Section 5 Computational Pitfalls

5.1 Computational Transparency (or lack thereof)

Very few papers published today don’t contain at least one computer generated graph and a statistical test. Computing is ubiquitous in research and growing ever more so. The chances are therefore, that somewhere in any given paper you publish there is a number generated from your data by a computer. Now there are plenty of sources of error that can be introduced between your data and the number that ends up in your paper. These can be simple errors like typos and bugs in software, conceptual errors like using the wrong tool and a variety of other failure modes. We can with some of the technologies I outline in the next section eliminate many of the sources of simple error and ensure that any conceptual mistakes are at least properly documented so that we can tell if we for them look carefully. My goal for the new publishing medium is that the published artifact should provide a complete description of every function applied to the input data to produce the outputs. That is to say if a number or plot appears in your manuscript then the published artifact should show how that was derived from your data.

In the most minimal example consider I want to do some arithmetic, why should I ask you to trust me that I did the calculation right when I can write the calculation out and have the computer evaluate it? If I want to tell you the value of x is 2652 but the fact that I computed it by doing \(x=\frac{7957}{3}\) does not need to be in the manuscript at this point I can put the computation specification in the source document that generates the manuscript. In the case for the number above it is a piece of code that looks like this:

` r round(7957/3) `

That way you can check my work and I can’t accidentally transpose a number copying the output into my manuscript. I can still introduce bad data (garbage in garbage out) and I can still specify and incorrect computation but now you can see what the computation is and if I misspecified it. This generalizes from the simple case to complete complex computational pipelines and tools to make this quite achievable in practice now exist as we will see later.

This might seem like quite a bit of trouble to go to, why am I making this rather exacting auditability a priority for the future of scientific publications? We’ll see in the next section.
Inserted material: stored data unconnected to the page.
==> config.mk <==
export PLATFORM = sky130hd
export DESIGN_NAME = fms_top
export DESIGN_NICKNAME = d
export VERILOG_FILES = /design/src/fms_pkg.sv /design/src/fms_top.sv
export SDC_FILE = /design/constraint.sdc
export NUM_CORES = 1
export LEC_CHECK = 0
export BUFFER_PORTS_ARGS = -buffer_cell sky130_fd_sc_hd__buf_2
export CAP_MARGIN = 20
export CORE_AREA = 10 10 233 235
export DETAILED_ROUTE_END_ITERATION = 12
export DIE_AREA = 0 0 243 245
export HOLD_SLACK_MARGIN = 0.12
export PLACE_DENSITY = 0.56
export SYNTH_ARGS = -nofsm -noshare
export SYNTH_HDL_FRONTEND = slang
export SYNTH_SLANG_ARGS = --single-unit
==> constraint.sdc <==
create_clock -name core_clk -period 4 [get_ports core_clk]
set_input_delay 0.8 -clock core_clk [delete_from_list [all_inputs] [get_ports core_clk]]
set_output_delay 0.8 -clock core_clk [all_outputs]
set_load 0.03 [all_outputs]
--- config.mk ---
export PLATFORM = sky130hd
export DESIGN_NAME = lcfc_cluster
export DESIGN_NICKNAME = d
export VERILOG_FILES = /design/src/hw/lcfc_pkg.sv /design/src/hw/lcfc_cluster.sv
export SDC_FILE = /design/constraint.sdc
export NUM_CORES = 1
export LEC_CHECK = 0
export BUFFER_PORTS_ARGS = -buffer_cell sky130_fd_sc_hd__buf_2
export CORE_ASPECT_RATIO = 1.4
export CORE_UTILIZATION = 35
export DETAILED_ROUTE_END_ITERATION = 16
export GPL_ROUTABILITY_DRIVEN = 1
export SYNTH_ARGS = -nofsm -noshare
export SYNTH_HDL_FRONTEND = slang
export SYNTH_SLANG_ARGS = --single-unit
export TNS_END_PERCENT = 1
--- constraint.sdc ---
create_clock -name pclk -period 3.6 [get_ports pclk]
set_input_delay 0.72 -clock pclk [delete_from_list [all_inputs] [get_ports pclk]]
set_output_delay 0.72 -clock pclk [all_outputs]
set_load 0.01 [all_outputs]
5.2 Computational Irreproducibility

It is hard to reproduce, not to replicate but merely to exactly redo analyses published in many papers. Complex bioinformatic analyses can take months to reproduce and often simply cannot be done without contacting their authors for additional information (Garijo et al. 2013). Much progress on this issue has been made, (by some), since the publication of that study however best practices are under-defined, inconsistently applied, not taught well/widely and not well incentivised. This latter point is very important there is little incentive when publishing to ensure computational reproducibility. Few reviewers will flag this as an issue. Also we are quite accustomed to seeing phrases like “analysis was performed with custom in-house python scripts”. This should worry us, I’ll be expanding a little on why below. I’ve been guilty of this sort of vagueness before I learned some of the tools to make it practical to avoid this. These scripts may or may not be made available with the manuscript and if they are it may be impossible to get them to run if details of the computational environment like software versions are not also provided. Without details of the computational environment there is also no guarantee that even if it runs it will produce exactly the same output. This can be at multiple levels from package versions you are using to the OS you are running. find the reference for the bioinf tool that produced different results on macOS and linux.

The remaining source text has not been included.